Our Spanish-language reading group returns for autumn 2023 with Mariana Travacio’s Quebrada, Valeria Tentoni’s El color favorito and Greta García’s Solo quería bailar. Three texts, all written by Spanish-speaking women, yet all with wildly different preoccupations. Quebrada is a novel set in the cliffs above the Argentine pampa and depicts the trials, tribulations and guilt that comes with migration and leaving your home behind. El color favorito is an inquisitive essay, peppered with personal anecdotes so you feel as if you’re conversing with Tentoni herself, which wants to know where writing begins and whether it can truly be mastered.

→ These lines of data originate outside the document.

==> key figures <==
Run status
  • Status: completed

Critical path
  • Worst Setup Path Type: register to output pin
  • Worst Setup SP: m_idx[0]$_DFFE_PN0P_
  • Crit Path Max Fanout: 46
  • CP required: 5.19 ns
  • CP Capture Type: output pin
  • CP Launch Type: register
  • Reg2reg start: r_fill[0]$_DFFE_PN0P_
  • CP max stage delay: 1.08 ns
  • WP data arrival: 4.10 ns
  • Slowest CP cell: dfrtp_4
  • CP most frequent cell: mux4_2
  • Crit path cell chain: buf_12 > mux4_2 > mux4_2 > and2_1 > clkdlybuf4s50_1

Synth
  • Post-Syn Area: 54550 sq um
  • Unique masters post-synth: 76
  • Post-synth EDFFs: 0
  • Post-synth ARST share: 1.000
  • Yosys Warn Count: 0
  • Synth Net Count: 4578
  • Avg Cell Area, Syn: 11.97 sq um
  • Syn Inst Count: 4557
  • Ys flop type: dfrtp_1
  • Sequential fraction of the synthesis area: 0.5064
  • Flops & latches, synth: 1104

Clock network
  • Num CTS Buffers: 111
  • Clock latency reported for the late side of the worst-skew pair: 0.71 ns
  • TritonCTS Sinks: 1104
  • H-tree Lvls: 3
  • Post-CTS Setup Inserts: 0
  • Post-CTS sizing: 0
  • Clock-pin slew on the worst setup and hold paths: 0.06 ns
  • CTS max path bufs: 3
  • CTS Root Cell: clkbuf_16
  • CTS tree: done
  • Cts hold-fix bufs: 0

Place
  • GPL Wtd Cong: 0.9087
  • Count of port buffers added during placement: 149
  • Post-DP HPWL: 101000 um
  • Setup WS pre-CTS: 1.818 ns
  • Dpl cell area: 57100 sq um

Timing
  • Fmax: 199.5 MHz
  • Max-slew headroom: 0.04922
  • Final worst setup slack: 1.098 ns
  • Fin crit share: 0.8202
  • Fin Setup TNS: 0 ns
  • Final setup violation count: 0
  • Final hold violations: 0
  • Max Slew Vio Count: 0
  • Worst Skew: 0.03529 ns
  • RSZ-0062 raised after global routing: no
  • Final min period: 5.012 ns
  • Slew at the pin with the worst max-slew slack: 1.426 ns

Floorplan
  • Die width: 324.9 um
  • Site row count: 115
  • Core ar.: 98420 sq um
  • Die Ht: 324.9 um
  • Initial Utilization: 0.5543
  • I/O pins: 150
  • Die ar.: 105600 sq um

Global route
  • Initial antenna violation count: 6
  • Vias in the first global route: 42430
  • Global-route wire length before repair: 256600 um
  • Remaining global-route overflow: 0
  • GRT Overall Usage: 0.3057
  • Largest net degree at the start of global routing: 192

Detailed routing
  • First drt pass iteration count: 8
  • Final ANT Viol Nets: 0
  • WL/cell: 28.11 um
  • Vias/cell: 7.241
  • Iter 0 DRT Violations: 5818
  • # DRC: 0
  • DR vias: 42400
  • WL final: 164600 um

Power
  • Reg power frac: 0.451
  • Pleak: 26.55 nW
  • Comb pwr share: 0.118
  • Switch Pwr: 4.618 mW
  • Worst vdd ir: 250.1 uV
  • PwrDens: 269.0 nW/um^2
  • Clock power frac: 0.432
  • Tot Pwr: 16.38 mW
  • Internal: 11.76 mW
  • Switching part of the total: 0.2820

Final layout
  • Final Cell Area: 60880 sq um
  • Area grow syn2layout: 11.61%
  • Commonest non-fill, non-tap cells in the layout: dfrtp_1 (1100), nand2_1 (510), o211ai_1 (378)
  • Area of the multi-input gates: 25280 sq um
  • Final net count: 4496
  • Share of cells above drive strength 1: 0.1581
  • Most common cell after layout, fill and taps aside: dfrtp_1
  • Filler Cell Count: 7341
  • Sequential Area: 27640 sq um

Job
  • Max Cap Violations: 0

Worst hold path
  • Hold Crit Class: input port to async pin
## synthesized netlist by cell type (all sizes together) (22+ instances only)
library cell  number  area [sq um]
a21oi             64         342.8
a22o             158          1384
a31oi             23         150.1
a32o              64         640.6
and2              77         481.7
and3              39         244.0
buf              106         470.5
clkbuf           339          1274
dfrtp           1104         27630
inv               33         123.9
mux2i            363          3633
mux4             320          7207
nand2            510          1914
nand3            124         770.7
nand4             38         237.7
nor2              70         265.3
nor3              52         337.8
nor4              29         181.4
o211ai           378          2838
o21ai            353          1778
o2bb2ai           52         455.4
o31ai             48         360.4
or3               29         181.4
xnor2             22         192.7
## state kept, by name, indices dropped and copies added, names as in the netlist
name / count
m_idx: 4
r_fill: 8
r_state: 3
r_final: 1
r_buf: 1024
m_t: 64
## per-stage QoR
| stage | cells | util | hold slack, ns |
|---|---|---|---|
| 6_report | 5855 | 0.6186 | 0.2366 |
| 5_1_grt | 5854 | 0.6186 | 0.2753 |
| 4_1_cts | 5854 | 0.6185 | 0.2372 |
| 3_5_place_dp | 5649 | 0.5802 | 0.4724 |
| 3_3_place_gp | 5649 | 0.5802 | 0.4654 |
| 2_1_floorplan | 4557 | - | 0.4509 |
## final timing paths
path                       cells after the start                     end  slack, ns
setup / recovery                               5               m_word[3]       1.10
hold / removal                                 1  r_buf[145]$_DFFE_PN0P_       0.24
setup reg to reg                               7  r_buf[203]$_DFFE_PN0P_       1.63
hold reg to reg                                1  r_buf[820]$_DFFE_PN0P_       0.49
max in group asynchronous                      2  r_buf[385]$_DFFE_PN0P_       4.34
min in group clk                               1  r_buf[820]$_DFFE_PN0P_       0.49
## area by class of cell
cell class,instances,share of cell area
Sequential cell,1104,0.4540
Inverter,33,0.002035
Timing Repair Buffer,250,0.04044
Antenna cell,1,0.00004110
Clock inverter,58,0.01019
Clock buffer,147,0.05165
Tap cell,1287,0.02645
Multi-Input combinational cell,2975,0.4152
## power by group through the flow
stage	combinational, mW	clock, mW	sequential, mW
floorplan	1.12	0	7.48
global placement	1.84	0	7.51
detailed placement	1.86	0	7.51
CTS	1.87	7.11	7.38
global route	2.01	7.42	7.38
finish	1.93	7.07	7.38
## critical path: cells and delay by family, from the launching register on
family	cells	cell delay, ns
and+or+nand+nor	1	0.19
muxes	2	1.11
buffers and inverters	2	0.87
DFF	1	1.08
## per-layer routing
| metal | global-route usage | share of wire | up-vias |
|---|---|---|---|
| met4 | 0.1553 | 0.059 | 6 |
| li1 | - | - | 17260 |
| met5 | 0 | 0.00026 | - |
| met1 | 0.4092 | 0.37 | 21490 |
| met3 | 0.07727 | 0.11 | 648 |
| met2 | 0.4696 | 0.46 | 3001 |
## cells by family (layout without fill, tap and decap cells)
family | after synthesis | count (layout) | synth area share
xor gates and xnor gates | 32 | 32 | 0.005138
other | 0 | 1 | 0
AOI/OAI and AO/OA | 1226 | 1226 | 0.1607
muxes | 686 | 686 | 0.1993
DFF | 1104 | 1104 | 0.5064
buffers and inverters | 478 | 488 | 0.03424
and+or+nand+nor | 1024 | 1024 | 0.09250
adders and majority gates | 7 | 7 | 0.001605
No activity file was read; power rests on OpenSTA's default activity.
==> src/rtl/keypad_scan_fifo.sv <==
// keypad_scan_fifo: column-scanned keypad with per-frame debounce, multi-key rejection
// and a show-ahead event FIFO (press / repeat / release).
module keypad_scan_fifo #(
   parameter int ROWS       = 4,
   parameter int COLS       = 4,
   parameter int SCAN_DIV   = 50000,
   parameter int DEBOUNCE   = 3,
   parameter int REPEAT     = 0,
   parameter int FIFO_DEPTH = 8,
   parameter int CODE_W     = $clog2(ROWS*COLS)
) (
   input  logic              clk,
   input  logic              rst,
   input  logic [ROWS-1:0]   fila,
   output logic [COLS-1:0]   col,
   output logic              key_down,
   output logic [CODE_W-1:0] key_code,
   output logic              evt_valid,
   output logic [CODE_W-1:0] evt_code,
   output logic [1:0]        evt_type,
   input  logic              evt_rd,
   output logic              overflow,
   input  logic              clr_overflow
);
   localparam int CW  = $clog2(COLS);
   localparam int DW  = $clog2(SCAN_DIV);
   localparam int AW  = $clog2(FIFO_DEPTH);
   localparam int DBW = $clog2(DEBOUNCE+1)+1;
   localparam int RW  = $clog2(REPEAT+1)+1;
   typedef enum logic [1:0] {IDLE, CONFIRM, HELD, REL} state_t;
   state_t st;
   logic [ROWS-1:0] fila_m, fila_s;
   logic [DW-1:0] div;
   logic [CW-1:0] cidx;
   logic [1:0] n_acc, n_tot;
   logic [CODE_W-1:0] c_acc, c_tot, cand, pcode;
   logic h_acc, h_tot, sample, frame_end, single, push, pop, wr, full;
   logic [DBW-1:0] cnt, rcnt;
   logic [RW-1:0] rep;
   logic [1:0] ptype;
   logic [CODE_W+1:0] mem [FIFO_DEPTH];
   logic [AW-1:0] wp, rp;
   logic [AW:0] used;
   assign col       = ~(COLS'(1) << cidx);
   assign sample    = div == DW'(SCAN_DIV-1);
   assign frame_end = sample && cidx == CW'(COLS-1);
   assign single    = n_tot == 2'd1;
   assign key_code  = cand;
   // Fold the current column into the frame summary; count saturates at 2 (multi).
   always_comb begin
      n_tot = n_acc;
      c_tot = c_acc;
      h_tot = h_acc;
      for (int r = 0; r < ROWS; r++)
         if (!fila_s[r]) begin
            n_tot = (n_tot == 2'd0) ? 2'd1 : 2'd2;
            c_tot = CODE_W'(r*COLS + int'(cidx));
            h_tot = h_tot | (c_tot == cand);
         end
   end
   always_ff @(posedge clk or posedge rst)
      if (rst) begin
         fila_m <= '1;
         fila_s <= '1;
         div    <= '0;
         cidx   <= '0;
         n_acc  <= '0;
         c_acc  <= '0;
         h_acc  <= 1'b0;
      end else begin
         fila_m <= fila;
         fila_s <= fila_m;
         div    <= sample ? '0 : div + DW'(1);
         if (sample) begin
            cidx  <= frame_end ? '0 : cidx + CW'(1);
            n_acc <= frame_end ? '0 : n_tot;
            c_acc <= frame_end ? '0 : c_tot;
            h_acc <= frame_end ? 1'b0 : h_tot;
         end
      end
   always_comb begin
      push  = 1'b0;
      ptype = 2'b00;
      pcode = cand;
      if (frame_end)
         case (st)
            IDLE: begin
               push  = single && DEBOUNCE == 1;
               pcode = c_tot;
            end
            CONFIRM: push = single && c_tot == cand && cnt == DBW'(DEBOUNCE-1);
            HELD: begin
               push  = h_tot ? (REPEAT > 0 && rep == RW'(REPEAT-1)) : DEBOUNCE == 1;
               ptype = h_tot ? 2'b01 : 2'b10;
            end
            default: begin
               push  = !h_tot && rcnt == DBW'(DEBOUNCE-1);
               ptype = 2'b10;
            end
         endcase
   end
   always_ff @(posedge clk or posedge rst)
      if (rst) begin
         st       <= IDLE;
         cand     <= '0;
         cnt      <= '0;
         rcnt     <= '0;
         rep      <= '0;
         key_down <= 1'b0;
      end else if (frame_end)
         case (st)
            IDLE:
               if (single) begin
                  cand     <= c_tot;
                  cnt      <= DBW'(1);
                  rep      <= '0;
                  st       <= DEBOUNCE == 1 ? HELD : CONFIRM;
                  key_down <= DEBOUNCE == 1;
               end
            CONFIRM:
               if (single && c_tot == cand) begin
                  cnt <= cnt + DBW'(1);
                  if (push) begin
                     st       <= HELD;
                     key_down <= 1'b1;
                     rep      <= '0;
                  end
               end else st <= IDLE;
            HELD:
               if (h_tot) rep <= push ? '0 : rep + RW'(REPEAT > 0);
               else begin
                  rcnt     <= DBW'(1);
                  st       <= DEBOUNCE == 1 ? IDLE : REL;
                  key_down <= DEBOUNCE != 1;
               end
            default:
               if (h_tot) st <= HELD;
               else begin
                  rcnt <= rcnt + DBW'(1);
                  if (push) begin
                     st       <= IDLE;
                     key_down <= 1'b0;
                  end
               end
         endcase
   assign full      = used[AW];
   assign evt_valid = used != '0;
   assign pop       = evt_rd && evt_valid;
   assign wr        = push && (!full || pop);
   assign {evt_type, evt_code} = evt_valid ? mem[rp] : '0;
   always_ff @(posedge clk or posedge rst)
      if (rst) begin
         wp       <= '0;
         rp       <= '0;
         used     <= '0;
         overflow <= 1'b0;
      end else begin
         wp       <= wp + AW'(wr);
         rp       <= rp + AW'(pop);
         used     <= used + (AW+1)'(wr) - (AW+1)'(pop);
         overflow <= (push && !wr) || (overflow && !clr_overflow);
      end
   always_ff @(posedge clk)
      if (wr) mem[wp] <= {ptype, pcode};
endmodule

Solo quería bailar is the funniest of the lot, with a no-filter internal monologue that’ll have you saying, ‘I can’t believe she just said that!’ throughout.
How it works
To read the whole book, please order a copy yourself from a shop or library if you can. If you have trouble finding a title, we may be able to lend you a copy. Email Emmanuel Boakye at emmanuel90999@gmail.com for more information. Read the books, then add your thoughts in the comments below. Join us at a meet-up to discuss what we have read. You can be sure of a lively, well-informed discussion.
Where and when
Reading Period:
September 2023 – October 2023
Meet-ups:
The reading group will meet on Monday 23rd October online on Zoom at 19:00 (BST), and a link will be provided upon request if you email emmanuel90999@gmail.com.

El color favorito
About the Book

What does it mean to write? Where does writing begin? In a deeply personal literary essay, interspersed with the elements of an interview, Valeria Tentoni grapples with the ontology of writing. This is a text that marks the evolution of a writer, reflected through memories of her teacher. At the heart of this piece is a fascination and revelling in the indulgence of questions. Its metaphors are challenging (who would think a question is like a jellyfish?) but always working towards a greater end. Truly a must-read: it’s a piece of conversational literary theory whose scent will entice you and have you lost in the labyrinth of its preoccupations.
Sample translation by Emmanuel Boakye

Quebrada
About the Book

Set in a stark landscape of cliffs and precipices high above the Argentine pampa, Mariana Travacio’s Quebrada is a story of people born at the mercy of the elements, trying to search out a better future despite being unable to escape the past. It is a story of the ties of family that reach beyond the grave, of imperfect options, and of the conviction to see a journey through to the end, no matter the cost. Travacio masterfully contrasts a world of geographical and psychological abundance with one of scarcity. This is a world where the landscape reflects the inner workings of the mind.
Sample translation by Will Morningstar

Solo quería bailar
About the Book

The way Solo quería bailar begins immediately makes you wish mindreading was real, just to see if anyone else has an internal monologue as hilariously depraved as Pili’s. This is a whirlwind of a text, beginning in a prison, that takes the idea of ‘no filter’ to dizzying heights. Despite its flippancy and scatalogical subject-matter, there’s an endearing openness towards queer sexuality and anger towards the world that will keep you hooked.